## src/rtl/fp_pkg.sv

```systemverilog
// fp_pkg: shared rounding-mode encodings, status flag bit indices and default widths
package fp_pkg;
  localparam int WEXP_DEF = 8;
  localparam int WSIG_DEF = 24;
  typedef enum logic [1:0] {RM_RNE = 2'd0, RM_RZ = 2'd1, RM_RUP = 2'd2, RM_RDN = 2'd3} rm_e;
  localparam int F_OVF = 3;
  localparam int F_UNF = 2;
  localparam int F_INV = 1;
  localparam int F_INX = 0;
endpackage

```

## src/rtl/fp_skid_buf.sv

```systemverilog
// fp_skid_buf: 2-entry registered skid buffer; in_ready is a flop, output register feeds out_data
module fp_skid_buf #(
  parameter int W = 36
)(
  input  logic         clk,
  input  logic         rst_n,
  input  logic         in_valid,
  output logic         in_ready,
  input  logic [W-1:0] in_data,
  output logic         out_valid,
  input  logic         out_ready,
  output logic [W-1:0] out_data
);
  logic out_valid_q, out_valid_d, skid_valid_q, skid_valid_d, in_ready_q, in_ready_d;
  logic acc, ld;
  logic [W-1:0] out_data_q, out_data_d, skid_data_q, skid_data_d;
  // output slot refills from skid first, else straight from the input; skid catches input while output stalls
  always_comb begin
    acc = in_valid & in_ready_q;
    ld = ~out_valid_q | out_ready;
    out_valid_d = ld ? (skid_valid_q | acc) : 1'b1;
    out_data_d = ld ? (skid_valid_q ? skid_data_q : (acc ? in_data : out_data_q)) : out_data_q;
    skid_valid_d = ~ld & (skid_valid_q | acc);
    skid_data_d = (~ld & acc) ? in_data : skid_data_q;
    in_ready_d = ~skid_valid_d;
  end
  // state update; reset empties both slots and holds in_ready low
  always_ff @(posedge clk) begin
    if (!rst_n) begin
      out_valid_q <= 1'b0;
      out_data_q <= '0;
      skid_valid_q <= 1'b0;
      skid_data_q <= '0;
      in_ready_q <= 1'b0;
    end else begin
      out_valid_q <= out_valid_d;
      out_data_q <= out_data_d;
      skid_valid_q <= skid_valid_d;
      skid_data_q <= skid_data_d;
      in_ready_q <= in_ready_d;
    end
  end
  assign in_ready = in_ready_q;
  assign out_valid = out_valid_q;
  assign out_data = out_data_q;
endmodule

```

## src/rtl/fp_final_stage.sv

```systemverilog
// fp_final_stage: FP adder result packing, special cases and IEEE flags; FPF_DIRECTED_RM_EN enables directed rounding
module fp_final_stage
  import fp_pkg::*;
#(
  parameter int WEXP = WEXP_DEF,
  parameter int WSIG = WSIG_DEF
)(
  input  logic                 clk,
  input  logic                 rst_n,
  input  logic                 in_valid,
  output logic                 in_ready,
  input  logic [WSIG-2:0]      a_frac,
  input  logic [WSIG-2:0]      b_frac,
  input  logic                 sa,
  input  logic                 sb,
  input  logic                 abig,
  input  logic                 ainf,
  input  logic                 binf,
  input  logic                 anan,
  input  logic                 bnan,
  input  logic                 asnan,
  input  logic                 bsnan,
  input  logic                 denorm,
  input  logic                 inex,
  input  logic                 expneg,
  input  logic                 effop,
  input  logic                 op,
  input  logic                 zero,
  input  logic [WEXP:0]        exp,
  input  logic [WSIG-2:0]      roundsum,
  input  logic [1:0]           rm,
  output logic                 out_valid,
  input  logic                 out_ready,
  output logic [WEXP+WSIG-1:0] result,
  output logic [3:0]           out_flags,
  input  logic                 flag_clr,
  output logic [3:0]           sticky_flags
);
  localparam int W = WEXP + WSIG;
  logic specinput, ovf, unf, inv, inx, nsign, zsign, sign, maxfin;
  logic [WSIG-2:0] nan_frac;
  logic [W-1:0] res;
  logic [3:0] flags, sticky_d, sticky_q;
  logic [W+3:0] out_pl;
  logic unused_bits;
`ifdef FPF_DIRECTED_RM_EN
  assign unused_bits = ^{a_frac[WSIG-2], b_frac[WSIG-2]};
`else
  assign unused_bits = ^{a_frac[WSIG-2], b_frac[WSIG-2], rm};
`endif
  // classify the operation, pick the signs and select NaN / zero / max-finite / infinity / normal result
  always_comb begin
    specinput = ainf | binf | anan | bnan;
    ovf = (exp[WEXP] | &exp[WEXP-1:0]) & ~expneg & ~specinput & ~zero;
    unf = expneg & inex;
    inv = (ainf & binf & effop) | asnan | bsnan;
    inx = (inex | ovf) & ~specinput;
    flags = '0;
    flags[F_OVF] = ovf;
    flags[F_UNF] = unf;
    flags[F_INV] = inv;
    flags[F_INX] = inx;
    nsign = (abig & sa) | ((sb ^ op) & (~abig | sa));
`ifdef FPF_DIRECTED_RM_EN
    maxfin = ovf & ((rm == RM_RZ) | ((rm == RM_RUP) & nsign) | ((rm == RM_RDN) & ~nsign));
    zsign = (sa & (sb ^ op)) | ((sa ^ (sb ^ op)) & (rm == RM_RDN));
`else
    maxfin = 1'b0;
    zsign = sa & (sb ^ op);
`endif
    sign = zero ? zsign : nsign;
    nan_frac = {1'b1, anan ? a_frac[WSIG-3:0] : (bnan ? b_frac[WSIG-3:0] : {(WSIG-2){1'b0}})};
    res = (anan | bnan | inv) ? {sign, {WEXP{1'b1}}, nan_frac}
        : (unf | zero | denorm) ? {sign, {(W-1){1'b0}}}
        : maxfin ? {sign, {(WEXP-1){1'b1}}, 1'b0, {(WSIG-1){1'b1}}}
        : (specinput | ovf) ? {sign, {WEXP{1'b1}}, {(WSIG-1){1'b0}}}
        : {sign, exp[WEXP-1:0], roundsum};
    sticky_d = (flag_clr ? 4'b0 : sticky_q) | ((in_valid & in_ready) ? flags : 4'b0);
  end
  // accumulated status flags
  always_ff @(posedge clk) begin
    if (!rst_n) sticky_q <= '0;
    else sticky_q <= sticky_d;
  end
  fp_skid_buf #(.W(W + 4)) u_buf (
    .clk(clk),
    .rst_n(rst_n),
    .in_valid(in_valid),
    .in_ready(in_ready),
    .in_data({flags, res}),
    .out_valid(out_valid),
    .out_ready(out_ready),
    .out_data(out_pl)
  );
  assign result = out_pl[W-1:0];
  assign out_flags = out_pl[W+3:W];
  assign sticky_flags = sticky_q;
endmodule

```
`config.mk`:
```
export PLATFORM = sky130hd
export DESIGN_NAME = address_lookup
export DESIGN_NICKNAME = d
export VERILOG_FILES = /design/src/rtl/address_table_pkg.sv /design/src/rtl/address_match_group.sv /design/src/rtl/address_lookup.sv
export SDC_FILE = /design/constraint.sdc
export NUM_CORES = 1
export LEC_CHECK = 0
export CAP_MARGIN = 40
export CORE_AREA = 10 10 340 342
export CTS_CLUSTER_SIZE = 30
export DETAILED_ROUTE_END_ITERATION = 7
export DIE_AREA = 0 0 350 352
export PLACE_DENSITY = 0.32
export SYNTH_ARGS = -nofsm -noshare
export SYNTH_HDL_FRONTEND = slang
export SYNTH_SLANG_ARGS = --single-unit
```
`constraint.sdc`:
```
create_clock -name clk -period 6.95 [get_ports clk]
set_input_delay 2.085 -clock clk [delete_from_list [all_inputs] [get_ports clk]]
set_output_delay 2.085 -clock clk [all_outputs]
set_load 0.05 [all_outputs]
```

§ **Required work**: Set down the data above once more so that nothing differs from the original.

§ **Expected output**:
## src/rtl/fp_pkg.sv

```systemverilog
// fp_pkg: shared rounding-mode encodings, status flag bit indices and default widths
package fp_pkg;
  localparam int WEXP_DEF = 8;
  localparam int WSIG_DEF = 24;
  typedef enum logic [1:0] {RM_RNE = 2'd0, RM_RZ = 2'd1, RM_RUP = 2'd2, RM_RDN = 2'd3} rm_e;
  localparam int F_OVF = 3;
  localparam int F_UNF = 2;
  localparam int F_INV = 1;
  localparam int F_INX = 0;
endpackage

```

## src/rtl/fp_skid_buf.sv

```systemverilog
// fp_skid_buf: 2-entry registered skid buffer; in_ready is a flop, output register feeds out_data
module fp_skid_buf #(
  parameter int W = 36
)(
  input  logic         clk,
  input  logic         rst_n,
  input  logic         in_valid,
  output logic         in_ready,
  input  logic [W-1:0] in_data,
  output logic         out_valid,
  input  logic         out_ready,
  output logic [W-1:0] out_data
);
  logic out_valid_q, out_valid_d, skid_valid_q, skid_valid_d, in_ready_q, in_ready_d;
  logic acc, ld;
  logic [W-1:0] out_data_q, out_data_d, skid_data_q, skid_data_d;
  // output slot refills from skid first, else straight from the input; skid catches input while output stalls
  always_comb begin
    acc = in_valid & in_ready_q;
    ld = ~out_valid_q | out_ready;
    out_valid_d = ld ? (skid_valid_q | acc) : 1'b1;
    out_data_d = ld ? (skid_valid_q ? skid_data_q : (acc ? in_data : out_data_q)) : out_data_q;
    skid_valid_d = ~ld & (skid_valid_q | acc);
    skid_data_d = (~ld & acc) ? in_data : skid_data_q;
    in_ready_d = ~skid_valid_d;
  end
  // state update; reset empties both slots and holds in_ready low
  always_ff @(posedge clk) begin
    if (!rst_n) begin
      out_valid_q <= 1'b0;
      out_data_q <= '0;
      skid_valid_q <= 1'b0;
      skid_data_q <= '0;
      in_ready_q <= 1'b0;
    end else begin
      out_valid_q <= out_valid_d;
      out_data_q <= out_data_d;
      skid_valid_q <= skid_valid_d;
      skid_data_q <= skid_data_d;
      in_ready_q <= in_ready_d;
    end
  end
  assign in_ready = in_ready_q;
  assign out_valid = out_valid_q;
  assign out_data = out_data_q;
endmodule

```

## src/rtl/fp_final_stage.sv

```systemverilog
// fp_final_stage: FP adder result packing, special cases and IEEE flags; FPF_DIRECTED_RM_EN enables directed rounding
module fp_final_stage
  import fp_pkg::*;
#(
  parameter int WEXP = WEXP_DEF,
  parameter int WSIG = WSIG_DEF
)(
  input  logic                 clk,
  input  logic                 rst_n,
  input  logic                 in_valid,
  output logic                 in_ready,
  input  logic [WSIG-2:0]      a_frac,
  input  logic [WSIG-2:0]      b_frac,
  input  logic                 sa,
  input  logic                 sb,
  input  logic                 abig,
  input  logic                 ainf,
  input  logic                 binf,
  input  logic                 anan,
  input  logic                 bnan,
  input  logic                 asnan,
  input  logic                 bsnan,
  input  logic                 denorm,
  input  logic                 inex,
  input  logic                 expneg,
  input  logic                 effop,
  input  logic                 op,
  input  logic                 zero,
  input  logic [WEXP:0]        exp,
  input  logic [WSIG-2:0]      roundsum,
  input  logic [1:0]           rm,
  output logic                 out_valid,
  input  logic                 out_ready,
  output logic [WEXP+WSIG-1:0] result,
  output logic [3:0]           out_flags,
  input  logic                 flag_clr,
  output logic [3:0]           sticky_flags
);
  localparam int W = WEXP + WSIG;
  logic specinput, ovf, unf, inv, inx, nsign, zsign, sign, maxfin;
  logic [WSIG-2:0] nan_frac;
  logic [W-1:0] res;
  logic [3:0] flags, sticky_d, sticky_q;
  logic [W+3:0] out_pl;
  logic unused_bits;
`ifdef FPF_DIRECTED_RM_EN
  assign unused_bits = ^{a_frac[WSIG-2], b_frac[WSIG-2]};
`else
  assign unused_bits = ^{a_frac[WSIG-2], b_frac[WSIG-2], rm};
`endif
  // classify the operation, pick the signs and select NaN / zero / max-finite / infinity / normal result
  always_comb begin
    specinput = ainf | binf | anan | bnan;
    ovf = (exp[WEXP] | &exp[WEXP-1:0]) & ~expneg & ~specinput & ~zero;
    unf = expneg & inex;
    inv = (ainf & binf & effop) | asnan | bsnan;
    inx = (inex | ovf) & ~specinput;
    flags = '0;
    flags[F_OVF] = ovf;
    flags[F_UNF] = unf;
    flags[F_INV] = inv;
    flags[F_INX] = inx;
    nsign = (abig & sa) | ((sb ^ op) & (~abig | sa));
`ifdef FPF_DIRECTED_RM_EN
    maxfin = ovf & ((rm == RM_RZ) | ((rm == RM_RUP) & nsign) | ((rm == RM_RDN) & ~nsign));
    zsign = (sa & (sb ^ op)) | ((sa ^ (sb ^ op)) & (rm == RM_RDN));
`else
    maxfin = 1'b0;
    zsign = sa & (sb ^ op);
`endif
    sign = zero ? zsign : nsign;
    nan_frac = {1'b1, anan ? a_frac[WSIG-3:0] : (bnan ? b_frac[WSIG-3:0] : {(WSIG-2){1'b0}})};
    res = (anan | bnan | inv) ? {sign, {WEXP{1'b1}}, nan_frac}
        : (unf | zero | denorm) ? {sign, {(W-1){1'b0}}}
        : maxfin ? {sign, {(WEXP-1){1'b1}}, 1'b0, {(WSIG-1){1'b1}}}
        : (specinput | ovf) ? {sign, {WEXP{1'b1}}, {(WSIG-1){1'b0}}}
        : {sign, exp[WEXP-1:0], roundsum};
    sticky_d = (flag_clr ? 4'b0 : sticky_q) | ((in_valid & in_ready) ? flags : 4'b0);
  end
  // accumulated status flags
  always_ff @(posedge clk) begin
    if (!rst_n) sticky_q <= '0;
    else sticky_q <= sticky_d;
  end
  fp_skid_buf #(.W(W + 4)) u_buf (
    .clk(clk),
    .rst_n(rst_n),
    .in_valid(in_valid),
    .in_ready(in_ready),
    .in_data({flags, res}),
    .out_valid(out_valid),
    .out_ready(out_ready),
    .out_data(out_pl)
  );
  assign result = out_pl[W-1:0];
  assign out_flags = out_pl[W+3:W];
  assign sticky_flags = sticky_q;
endmodule

```
`config.mk`:
```
export PLATFORM = sky130hd
export DESIGN_NAME = address_lookup
export DESIGN_NICKNAME = d
export VERILOG_FILES = /design/src/rtl/address_table_pkg.sv /design/src/rtl/address_match_group.sv /design/src/rtl/address_lookup.sv
export SDC_FILE = /design/constraint.sdc
export NUM_CORES = 1
export LEC_CHECK = 0
export CAP_MARGIN = 40
export CORE_AREA = 10 10 340 342
export CTS_CLUSTER_SIZE = 30
export DETAILED_ROUTE_END_ITERATION = 7
export DIE_AREA = 0 0 350 352
export PLACE_DENSITY = 0.32
export SYNTH_ARGS = -nofsm -noshare
export SYNTH_HDL_FRONTEND = slang
export SYNTH_SLANG_ARGS = --single-unit
```
`constraint.sdc`:
```
create_clock -name clk -period 6.95 [get_ports clk]
set_input_delay 2.085 -clock clk [delete_from_list [all_inputs] [get_ports clk]]
set_output_delay 2.085 -clock clk [all_outputs]
set_load 0.05 [all_outputs]
```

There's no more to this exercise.